When I write, a lot of my inspiration comes from reading other types of books in the same genre. I was a little afraid of writing and reading at the same time, because I didn't want to copy the author's story ideas. But I found that inspiration doesn't always have to be in the story plot line. It can also be in the fact that I'm reading something that is very well written. And I think knowing that maybe one day, people will read my book, and enjoy it was much as I enjoy what I'm reading is very good inspiration.
So while in the process of writing The Other Side of Me, I read a book by author Melanie Dickerson, called "The Fairest Beauty."
If you didn't know, I run a book review blog. I wrote a review up for this book on there, and thought I'd share it with you on this blog. :)
This book is a Christian retelling of Snow White. I have always been a Disney fan, especially in the past four or so years. And so being a fan of Disney, it's not hard to guess that I love fairy tales. Even though some of them can be a little...grim...they are all very interesting, and I haven't found one that I haven't liked. So when I first heard of this author and her Fairy Tale retellings, I was very interested to say the least.
This book is the third in the series. It is a continuation of the first book, "The Healer's Apprentice," but you don't have to read it for this book to make since. But to get more out of it, I would encourage you to read that one first.
This book is about a young seventeen year old girl named Sophie. She is living under the crewel care of her evil stepmother, the Duchess Ermengard. In her stepmother's eyes, Sophie can't seem to do anything right. The reason, because Sophie is beautiful, and she makes her stepmother very nervous for reasons I won't spoil for you.

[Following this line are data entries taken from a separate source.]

Context: an optimization exercise on an open-source flow, tuned for small area, a short achievable clock period and few clock cycles per item. The choices shown serve that exercise and are no tape-out recipe. Only simulation tests tie the RTL to the original design; equivalence was not proved. No activity file was given, so power comes from the tool's default toggle rates.

[flow/config.mk]
export PLATFORM = sky130hd
export DESIGN_NAME = height_color_map_shade
export DESIGN_NICKNAME = height_color_map_shade
export VERILOG_FILES = /design/flow/design.v
export SDC_FILE = /design/flow/constraint.sdc
export NUM_CORES = 4
export LEC_CHECK = 0
export CAP_MARGIN = 20
export CORE_MARGIN = 2
export CORE_UTILIZATION = 40
export SLEW_MARGIN = 20
[flow/run.sh]
#!/bin/bash
# synth_recipe.tcl (not shown) runs the flow's synth.tcl, then flattens the netlist and writes it again
# the make line also repeats each setting of config.mk as NAME=value (left out here)
make -C /OpenROAD-flow-scripts/flow DESIGN_CONFIG=/design/flow/config.mk WORK_HOME=/design/flow/orfs CLKGATE_MAP_FILE= SYNTH_SCRIPT=/design/flow/synth_recipe.tcl finish
[flow/constraint.sdc]
create_clock -name core_clock -period 5.0 [get_ports {clk_i}]
set_input_delay 1.0000 -clock core_clock [delete_from_list [all_inputs] [get_ports {clk_i}]]
set_output_delay 1.0000 -clock core_clock [all_outputs]
set_load 0.01 [all_outputs]
[flow/design.v]
package hcms_pkg;
  localparam int unsigned ADDR_W         = 5;    
  localparam int unsigned DATA_W         = 32;
  localparam int unsigned TABLE_SLOTS    = 7;
  localparam int unsigned NUM_W          = 14;   
  localparam int unsigned QUOT_W         = 6;    
  localparam int unsigned BITS_PER_STAGE = 2;
  localparam int unsigned DIV_STAGES     = QUOT_W / BITS_PER_STAGE;
  localparam int unsigned LATENCY        = 3 + DIV_STAGES;
  localparam logic [7:0]       TOP_LEVEL   = 8'd255;
  localparam logic [NUM_W-1:0] SHADE_DEPTH = NUM_W'(50);
  localparam logic [7:0]       PINK_RED    = 8'd255;
  localparam logic [7:0]       PINK_GREEN  = 8'd109;
  localparam logic [7:0]       PINK_BLUE   = 8'd194;
  typedef enum logic [2:0] {
    REG_ENTRY_COUNT = 3'd0,
    REG_ENTRY_ZERO  = 3'd1,
    REG_ENTRY_ONE   = 3'd2,
    REG_ENTRY_TWO   = 3'd3,
    REG_ENTRY_THREE = 3'd4,
    REG_ENTRY_FOUR  = 3'd5,
    REG_ENTRY_FIVE  = 3'd6,
    REG_ENTRY_SIX   = 3'd7
  } reg_idx_e;
  typedef struct packed {
    logic [7:0] red;
    logic [7:0] green;
    logic [7:0] blue;
  } rgb_t;
  typedef struct packed {
    logic              hit;
    rgb_t              color;
    logic [7:0]        span;
    logic [NUM_W-1:0]  rem;
    logic [QUOT_W-1:0] quot;
  } div_beat_t;
endpackage
module hcms_regs #(
  parameter int unsigned MAX_ENTRIES = 7
) (
  input  logic                              clk_i,
  input  logic                              rst_ni,
  input  logic                              psel,
  input  logic                              penable,
  input  logic                              pwrite,
  input  logic [hcms_pkg::ADDR_W-1:0]                 paddr,
  input  logic [hcms_pkg::DATA_W-1:0]                 pwdata,
  output logic [hcms_pkg::DATA_W-1:0]                 prdata,
  output logic [2:0]                        entry_count_o,
  output logic [MAX_ENTRIES-1:0][hcms_pkg::DATA_W-1:0] entries_o
);
  logic [2:0]                         count_q;
  logic [MAX_ENTRIES-1:0][hcms_pkg::DATA_W-1:0] entry_q;
  logic [2:0]                         reg_idx;
  logic                               wr_en;
  assign reg_idx = paddr[hcms_pkg::ADDR_W-1:2];
  assign wr_en   = psel & penable & pwrite;
  always_ff @(posedge clk_i or negedge rst_ni) begin
    if (!rst_ni) begin
      count_q <= '0;
      entry_q <= '0;
    end else if (wr_en) begin
      if (reg_idx == hcms_pkg::REG_ENTRY_COUNT) begin
        count_q <= pwdata[2:0];
      end
      for (int i = 0; i < MAX_ENTRIES; i++) begin
        if (reg_idx == 3'(i + 1)) begin
          entry_q[i] <= pwdata;
        end
      end
    end
  end
  always_comb begin
    prdata = '0;
    if (reg_idx == hcms_pkg::REG_ENTRY_COUNT) begin
      prdata = {{(hcms_pkg::DATA_W-3){1'b0}}, count_q};
    end
    for (int i = 0; i < MAX_ENTRIES; i++) begin
      if (reg_idx == 3'(i + 1)) begin
        prdata = entry_q[i];
      end
    end
  end
  assign entry_count_o = count_q;
  assign entries_o     = entry_q;
endmodule
module hcms_select #(
  parameter int unsigned MAX_ENTRIES = 7
) (
  input  logic                               clk_i,
  input  logic                               rst_ni,
  input  logic                               vld_i,
  input  logic [7:0]                         level_i,
  input  logic [2:0]                         entry_count_i,
  input  logic [MAX_ENTRIES-1:0][hcms_pkg::DATA_W-1:0] entries_i,
  output logic                               vld_o,
  output hcms_pkg::div_beat_t                          beat_o
);
  logic [2:0]                 used;
  logic [MAX_ENTRIES:0][7:0]  h_ext;
  logic                       run;
  logic                       hit_d;
  logic [hcms_pkg::DATA_W-1:0]          word_d;
  logic [7:0]                 next_d;
  logic                       s1_vld_q;
  logic                       s1_hit_q;
  logic [7:0]                 s1_level_q;
  logic [hcms_pkg::DATA_W-1:0]          s1_word_q;
  logic [7:0]                 s1_next_q;
  logic [7:0]                 base_h;
  logic [7:0]                 span;
  logic [7:0]                 offset;
  logic                       shade_en;
  hcms_pkg::div_beat_t                  beat_d;
  logic                       s2_vld_q;
  hcms_pkg::div_beat_t                  s2_beat_q;
  assign used = (entry_count_i > 3'(MAX_ENTRIES)) ? 3'(MAX_ENTRIES) : entry_count_i;
  always_comb begin
    for (int i = 0; i < MAX_ENTRIES; i++) begin
      h_ext[i] = entries_i[i][31:24];
    end
    h_ext[MAX_ENTRIES] = hcms_pkg::TOP_LEVEL;
  end
  always_comb begin
    run    = 1'b1;
    hit_d  = 1'b0;
    word_d = '0;
    next_d = hcms_pkg::TOP_LEVEL;
    for (int i = 0; i < MAX_ENTRIES; i++) begin
      run = run & (4'(i) < {1'b0, used}) & (level_i >= h_ext[i]);
      if (run) begin
        hit_d  = 1'b1;
        word_d = entries_i[i];
        next_d = (4'(i + 1) < {1'b0, used}) ? h_ext[i+1] : hcms_pkg::TOP_LEVEL;
      end
    end
  end
  always_ff @(posedge clk_i or negedge rst_ni) begin
    if (!rst_ni) begin
      s1_vld_q <= 1'b0;
    end else begin
      s1_vld_q <= vld_i;
    end
  end
  always_ff @(posedge clk_i) begin
    if (vld_i) begin
      s1_hit_q   <= hit_d;
      s1_level_q <= level_i;
      s1_word_q  <= word_d;
      s1_next_q  <= next_d;
    end
  end
  always_comb begin
    base_h   = s1_word_q[31:24];
    span     = s1_next_q - base_h;
    offset   = s1_level_q - base_h;
    shade_en = (s1_next_q > base_h) && (offset <= span);
    beat_d.hit         = s1_hit_q;
    beat_d.color.red   = s1_word_q[23:16];
    beat_d.color.green = s1_word_q[15:8];
    beat_d.color.blue  = s1_word_q[7:0];
    beat_d.span        = shade_en ? span : 8'd1;
    beat_d.rem         = shade_en ? (hcms_pkg::NUM_W'(span - offset) * hcms_pkg::SHADE_DEPTH) : '0;
    beat_d.quot        = '0;
  end
  always_ff @(posedge clk_i or negedge rst_ni) begin
    if (!rst_ni) begin
      s2_vld_q <= 1'b0;
    end else begin
      s2_vld_q <= s1_vld_q;
    end
  end
  always_ff @(posedge clk_i) begin
    if (s1_vld_q) begin
      s2_beat_q <= beat_d;
    end
  end
  assign vld_o  = s2_vld_q;
  assign beat_o = s2_beat_q;
endmodule
module hcms_div (
  input  logic      clk_i,
  input  logic      rst_ni,
  input  logic      vld_i,
  input  hcms_pkg::div_beat_t beat_i,
  output logic      vld_o,
  output hcms_pkg::div_beat_t beat_o
);
  localparam int unsigned BEAT_W = 1 + 24 + 8 + hcms_pkg::NUM_W + hcms_pkg::QUOT_W;
  logic [hcms_pkg::DIV_STAGES:0]             vld_q;
  logic [hcms_pkg::DIV_STAGES:0][BEAT_W-1:0] beat_q;
  assign vld_q[0]  = vld_i;
  assign beat_q[0] = beat_i;
  for (genvar st = 0; st < hcms_pkg::DIV_STAGES; st++) begin : g_stage
    hcms_pkg::div_beat_t        beat_d;
    logic [hcms_pkg::NUM_W-1:0] trial;
    always_comb begin
      beat_d = beat_q[st];
      trial  = '0;
      for (int j = 0; j < hcms_pkg::BITS_PER_STAGE; j++) begin
        trial = hcms_pkg::NUM_W'(beat_d.span) << (hcms_pkg::QUOT_W - 1 - st * hcms_pkg::BITS_PER_STAGE - j);
        if (beat_d.rem >= trial) begin
          beat_d.rem = beat_d.rem - trial;
          beat_d.quot[hcms_pkg::QUOT_W - 1 - st * hcms_pkg::BITS_PER_STAGE - j] = 1'b1;
        end
      end
    end
    always_ff @(posedge clk_i or negedge rst_ni) begin
      if (!rst_ni) begin
        vld_q[st+1] <= 1'b0;
      end else begin
        vld_q[st+1] <= vld_q[st];
      end
    end
    always_ff @(posedge clk_i) begin
      if (vld_q[st]) begin
        beat_q[st+1] <= beat_d;
      end
    end
  end
  assign vld_o  = vld_q[hcms_pkg::DIV_STAGES];
  assign beat_o = beat_q[hcms_pkg::DIV_STAGES];
endmodule
module height_color_map_shade #(
  parameter int unsigned MAX_ENTRIES = 7
) (
  input  logic              clk_i,
  input  logic              rst_ni,
  input  logic              start,
  output logic              busy,
  input  logic [7:0]        height_level_i,
  output logic              result_valid_o,
  output logic [7:0]        red_o,
  output logic [7:0]        green_o,
  output logic [7:0]        blue_o,
  output logic              table_hit_o,
  input  logic              psel,
  input  logic              penable,
  input  logic              pwrite,
  input  logic [hcms_pkg::ADDR_W-1:0] paddr,
  input  logic [hcms_pkg::DATA_W-1:0] pwdata,
  output logic [hcms_pkg::DATA_W-1:0] prdata,
  output logic              pready
);
  logic [2:0]                         entry_count;
  logic [MAX_ENTRIES-1:0][hcms_pkg::DATA_W-1:0] entries;
  logic                               in_beat;
  logic                               sel_vld;
  hcms_pkg::div_beat_t                          sel_beat;
  logic                               div_vld;
  hcms_pkg::div_beat_t                          div_beat;
  logic [7:0]                         dark;
  hcms_pkg::rgb_t                               shade_d;
  logic                               out_vld_q;
  hcms_pkg::rgb_t                               out_color_q;
  logic                               out_hit_q;
  assign busy    = 1'b0;
  assign pready  = 1'b1;
  assign in_beat = start & ~busy;
  hcms_regs #(
    .MAX_ENTRIES (MAX_ENTRIES)
  ) u_regs (
    .clk_i         (clk_i),
    .rst_ni        (rst_ni),
    .psel          (psel),
    .penable       (penable),
    .pwrite        (pwrite),
    .paddr         (paddr),
    .pwdata        (pwdata),
    .prdata        (prdata),
    .entry_count_o (entry_count),
    .entries_o     (entries)
  );
  hcms_select #(
    .MAX_ENTRIES (MAX_ENTRIES)
  ) u_select (
    .clk_i         (clk_i),
    .rst_ni        (rst_ni),
    .vld_i         (in_beat),
    .level_i       (height_level_i),
    .entry_count_i (entry_count),
    .entries_i     (entries),
    .vld_o         (sel_vld),
    .beat_o        (sel_beat)
  );
  hcms_div u_div (
    .clk_i  (clk_i),
    .rst_ni (rst_ni),
    .vld_i  (sel_vld),
    .beat_i (sel_beat),
    .vld_o  (div_vld),
    .beat_o (div_beat)
  );
  always_comb begin
    dark = 8'(div_beat.quot);
    if (div_beat.hit) begin
      shade_d.red   = (div_beat.color.red   > dark) ? div_beat.color.red   - dark : '0;
      shade_d.green = (div_beat.color.green > dark) ? div_beat.color.green - dark : '0;
      shade_d.blue  = (div_beat.color.blue  > dark) ? div_beat.color.blue  - dark : '0;
    end else begin
      shade_d.red   = hcms_pkg::PINK_RED;
      shade_d.green = hcms_pkg::PINK_GREEN;
      shade_d.blue  = hcms_pkg::PINK_BLUE;
    end
  end
  always_ff @(posedge clk_i or negedge rst_ni) begin
    if (!rst_ni) begin
      out_vld_q <= 1'b0;
    end else begin
      out_vld_q <= div_vld;
    end
  end
  always_ff @(posedge clk_i) begin
    if (div_vld) begin
      out_color_q <= shade_d;
      out_hit_q   <= div_beat.hit;
    end
  end
  assign result_valid_o = out_vld_q;
  assign red_o          = out_color_q.red;
  assign green_o        = out_color_q.green;
  assign blue_o         = out_color_q.blue;
  assign table_hit_o    = out_hit_q;
endmodule
==> notes.md <==
- Buffers inserted during clock tree synthesis total 54.
- In this run the worst hold path is classified as flop to flop.
- The run finished with no timing, DRC or antenna violations.
- Clock tree synthesis selected as its root buffer the cell sky130_fd_sc_hd__clkbuf_16.
- In the routed layout, each cell is associated on average with a via count of 5.609.
- The final layout contains 2,710 nets.
- The post-detailed-placement half-perimeter wirelength is 47,790 um.
- After synthesis, the mean cell area works out to 11.58 um^2.
- The kind of start point of the critical path is a flop.
- The number of antenna diodes is 0.
- The worst setup skew after layout is 14.01 ps.
- The hold violation total from the final report is 0.
- Synthesis produced a netlist whose cell count is 2,329.
- On the critical path, the stage with the largest delay is an instance of sky130_fd_sc_hd__fa_1.
- In this run, synthesis inferred 249 flip-flops with an integrated enable.
- The first-pass GRT wire length is 108,800 um.
- Dividing the final minimum period by the clock period gives 0.9747.
- In the global route stage, overall resource usage came out at 0.1988.
- The highest attainable clock frequency is 205.2 MHz.
- Walking the worst path, the cells encountered are ha_2 > inv_2 > fa_2 > buf_4 > fa_2 > a21o_1 > a21oi_2 > o21ai_1 > a21oi_2 > buf_4 > xnor2_1 > ha_1 > ha_1 > inv_1 > fa_1 > inv_1 > ha_1 > a21o_1 > a31oi_2 > xnor2_1 > nor2_1.
- The die covers 0.06950 mm^2.
- From bottom edge to top edge, the die measures 263.6 um.
- The clock reaches the later pin of the worst-skew pair after 610 ps.
- For this design the ratio of total power to cell area is 749.9 mW/mm^2.
- The critical setup path kind is flop to flop.
- The relative slew slack is 0.2325.
- The clock drives 482 sinks.
- The tool flagged a number of max-cap violations equal to 0.
- Setup violations remaining at the end of the flow were counted as 0.
- For this run, the leading register cell type out of synthesis is sky130_fd_sc_hd__edfxtp_1.
- The final routed wire length divided by cell count is 20.60 um.
- The synthesis-to-layout area growth is 17.14%.
- Along the worst path, the maximum fanout reaches 3.
- The total overflow left after global routing is 0.
- The cell that appears most often on the critical path is sky130_fd_sc_hd__ha_1.
- Hold is met by 412.3 ps.
- The initial antenna violation count is 3.
- The post-synthesis register bit count is 482.
- After filler insertion, the fill cell instance count of the layout stands at 5,994.
- The initial utilization of the core area, before any placement, comes to 0.4029.
- The final-report max-slew violation count is 0.
- The count of nets left with antenna violations after detail routing is 0.
- Summed over all cells, the static leakage comes to 13.26 nW.
- The total number of vias is 19,020.
- In the final layout, the share of cells above drive strength 1 is 0.2129.
- The number of standard cells in the final layout excluding fillers is 3,391.
- Yosys mapped the design onto 79 distinct sky130hd cell types.
- For this run, the number of Yosys warnings is 4.
- The number of global-route vias before repair is 19,380.
- The clock passes through at most 3 buffers.
- The violation count after the first detailed-route iteration is 1,498.
- CTS built an H-tree with a depth of 2.
- The row count is 95.
- The total power is 0.02368 W.
- The wire length reported by the detailed router is 69,840 um.
- After synthesis, the share of flip-flops with an asynchronous set or reset is 0.4834.
- Data arrives at the worst endpoint at 5210 ps.
- The count of pins on the block boundary is 111.
- The largest stage delay on the critical path is 510 ps.
- The number of DRC violations after detailed routing is 0.
- The combined area of all synthesized cells is 0.02696 mm^2.
- The worst path needs 4873 ps of the cycle, external delays included.
- For this run, the detailed router's first-pass iteration total came to 5.
- The routability congestion estimate from global placement is 0.9057.
- The number of placed instances, taps included, is 3,286.
- The number of input and output port buffers inserted is 106.
- TritonCTS built the clock tree.
- In this run the standard cell core region covers 0.06692 mm^2.
- The number of nets handed over by synthesis was 2,567.
- The die outline width is 263.6 um.
- At the pin with the least slew margin, the transition time is 1148 ps.
- The worst setup path is captured at a flop.
- Setup repair after global routing could not meet its margin everywhere.
- The clock-pin slew on the worst setup and hold paths is 60 ps.
- Entering global routing, the biggest net connects 111 pins.
- Data on the critical path is required at its endpoint by 5340 ps.
- The part of the Yosys area used for sequential elements is 0.4936.
- The largest voltage drop on the vdd net is 1.436 mV.
==> registers in the layout, summed over array words and instances, names as in the netlist <==
signal,count
u_div.vld_q,3
u_select.s1_level_q,8
u_select.s1_word_q,32
out_vld_q,1
u_select.s1_next_q,8
u_div.beat_q,129
out_hit_q,1
u_select.s2_vld_q,1
u_select.s1_vld_q,1
u_select.s1_hit_q,1
out_color_q,24
u_regs.entry_q,224
u_select.s2_beat_q,46
u_regs.count_q,3
==> metrics by stage <==
step / worst slack [ps] / instance area (um^2) / utilization / setup TNS, ps
6_report: 126.5 / 31580 / 0.4719 / 0
3_5_place_dp: -166.3 / 29510 / 0.4409 / -319.3
3_3_place_gp: -108.2 / 29510 / 0.4409 / -144.8
5_1_grt: -93.41 / 31580 / 0.4719 / -452.6
4_1_cts: 0.9264 / 31430 / 0.4696 / 0
2_1_floorplan: 139.3 / 26960 / - / 0
==> layer usage <==
layer,GRT usage,vias to the layer above,share of wire
li1,-,8808,-
met1,0.2636,9408,0.44
met2,0.3230,640,0.47
met3,0.04050,157,0.067
met4,0.07135,6,0.030
met5,0,-,0.00064
==> final timing paths <==
path | endpoint | start | depth (start not counted) | slack [ps]
hold / removal | u_div.beat_q[208]$_DFFE_PP_ | u_div.beat_q[155]$_DFFE_PP_ | 0 | 410
setup reg to reg | u_select.s2_beat_q[19]$_SDFFCE_PN0P_ | u_select.s1_word_q[24]$_DFFE_PP_ | 21 | 130
setup / recovery | u_select.s2_beat_q[19]$_SDFFCE_PN0P_ | u_select.s1_word_q[24]$_DFFE_PP_ | 21 | 130
max in group asynchronous | u_regs.entry_q[222]$_DFFE_PN0P_ | rst_ni | 2 | 3390
hold reg to reg | u_div.beat_q[208]$_DFFE_PP_ | u_div.beat_q[155]$_DFFE_PP_ | 0 | 410
min in group asynchronous | out_vld_q$_DFF_PN0_ | rst_ni | 1 | 450
==> logic make-up (layout without fill, tap and decap cells) <==
group                    Yosys count  count (layout)  synth area share
adder cells (fa/ha/maj)          187             187           0.09180
multiplexers                     330             330            0.1492
XOR/XNOR                          69              69           0.02242
AND/OR/NAND/NOR                  470             470           0.07964
flip-flops                       482             482            0.4936
AO/OA/AOI/OAI                    501             501            0.1205
buffers and inverters            288             477           0.04256
other                              2               2         0.0002786
==> area by class of cell <==
class,instances,area (um^2),area share
repair buffers,198,1877,0.05942
inverters,177,664.4,0.02104
multi-input cells,1559,12760,0.4039
clock buffers,76,1575,0.04988
well taps,873,1092,0.03459
clock inverters,26,304.0,0.009627
flip-flops and latches,482,13310,0.4216
==> report_power, final <==
| group | total [W] | internal (W) | leakage, nW | switching (W) |
|---|---|---|---|---|
| sequential | 0.00586 | 0.00531 | 5.34 | 0.000550 |
| clock | 0.00410 | 0.00246 | 0.912 | 0.00164 |
| combinational | 0.0137 | 0.00700 | 7.01 | 0.00673 |
| total | 0.0237 | 0.0148 | 13.3 | 0.00892 |
==> repair_timing <==
action / in CTS / in global routing
pin swaps: 9 / 24
buffers inserted: 0 / 3
hold buffers: 0 / 0
gates resized for setup: 15 / 26
setup endpoints to repair: 3 / 21
==> layout by cell type, fill, tap and decap left out, types with 82 or more instances in the layout <==
| master | instances |
|---|---|
| sky130_fd_sc_hd__inv_1 | 172 |
| sky130_fd_sc_hd__nand2_1 | 233 |
| sky130_fd_sc_hd__edfxtp_1 | 249 |
| sky130_fd_sc_hd__o21ai_0 | 145 |
| sky130_fd_sc_hd__dfrtp_1 | 230 |
| sky130_fd_sc_hd__clkdlybuf4s50_1 | 101 |
| sky130_fd_sc_hd__ha_1 | 161 |
| sky130_fd_sc_hd__a21oi_1 | 96 |
| sky130_fd_sc_hd__buf_4 | 82 |
| sky130_fd_sc_hd__mux2_2 | 248 |
==> synthesized netlist by cell type (34+ instances only) <==
cell / number / share of area
sky130_fd_sc_hd__ha_1: 169 / 0.078
sky130_fd_sc_hd__inv_1: 175 / 0.024
sky130_fd_sc_hd__dfrtp_1: 233 / 0.22
sky130_fd_sc_hd__xnor2_1: 50 / 0.016
sky130_fd_sc_hd__mux2_2: 248 / 0.10
sky130_fd_sc_hd__clkbuf_1: 67 / 0.0093
sky130_fd_sc_hd__mux2i_1: 45 / 0.017
sky130_fd_sc_hd__a21o_1: 42 / 0.012
sky130_fd_sc_hd__a21oi_1: 104 / 0.019
sky130_fd_sc_hd__nor2_1: 90 / 0.013
sky130_fd_sc_hd__o21ai_0: 152 / 0.028
sky130_fd_sc_hd__edfxtp_1: 249 / 0.28
sky130_fd_sc_hd__nand2_1: 234 / 0.033
sky130_fd_sc_hd__o22ai_1: 34 / 0.0079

Around the same time in another kingdom miles and miles away, the King and his second oldest son, Gabe receive news that a young duchess was in trouble, and at risk of death. The news surprised the King, because this duchess had presumably died when she was a baby. She was betrothed to Valten, the King's oldest son. Valten would have gone to rescue her right then, but a recent injury left him lying in bed, unable to do anything to help.
Gabe knew it was the wrong thing to do. He knew that this "damsel in distress" was his brother's betrothed, but he knew his reputation given to him by his family wasn't something to boast about. He knew he was immature, so he decided to try to prove his family wrong, and secretly go off to save his brother's future wife before it was too late.
And if you guessed that girl in danger was Sophie, you were correct.
The rest of the story is how both Gabe and Sophie find who they really are through many obstacles and dangers. Both have to learn to be brave, strong, mature, trusting, and most importantly, rely on God to get them both where they need to be.
I personally really enjoyed this book. When reading the first two books by this author, it took me the first four or five chapters to really get into it. But with this one, I couldn't put it down after the first sentence. I have never been one for romance, because they always seem so predictable. You meet a girl in chapter one, you meet a guy in chapter two. You know right then they're going to get together at the end, and everyone is going to live happily ever after.
With this book though, I thought I knew what was going to happen, but I think my mind changed about a dozen time in the process of reading it. I had no idea how it was going to end. And thankfully, I was very content with the way things turned out for the characters.
If you already know the original story of Snow White, you may think that you know what's going to happen. The part I like about these books, is that there is no magic involved. I like that everything that happens is realistic. So when I was about halfway through this book, I started thinking about the end of the real Snow White story, and I was a little unsure how the author was going to pull off the poison apple, and the true love's awakening kiss without using any magic. But the way she did was very well done. She was able to use a Christian theme in that chapter, which I would have never guessed.
The only part that I didn't appreciate about this book, was the fact that the ending seemed much too rushed. If it would have been spread out just a chapter or two longer, it would have been much better. I just felt that the story kept building and building, but when it finally got to the top, it was quickly over.
But besides all that, The Fairest Beauty was a wonderful story. It left me in deep thought for several days. I had never read something that had been so personal before. The way the author writes, it feels that if something happened to one of the characters, it happened to you also.
And that's something that only a very talented author can do.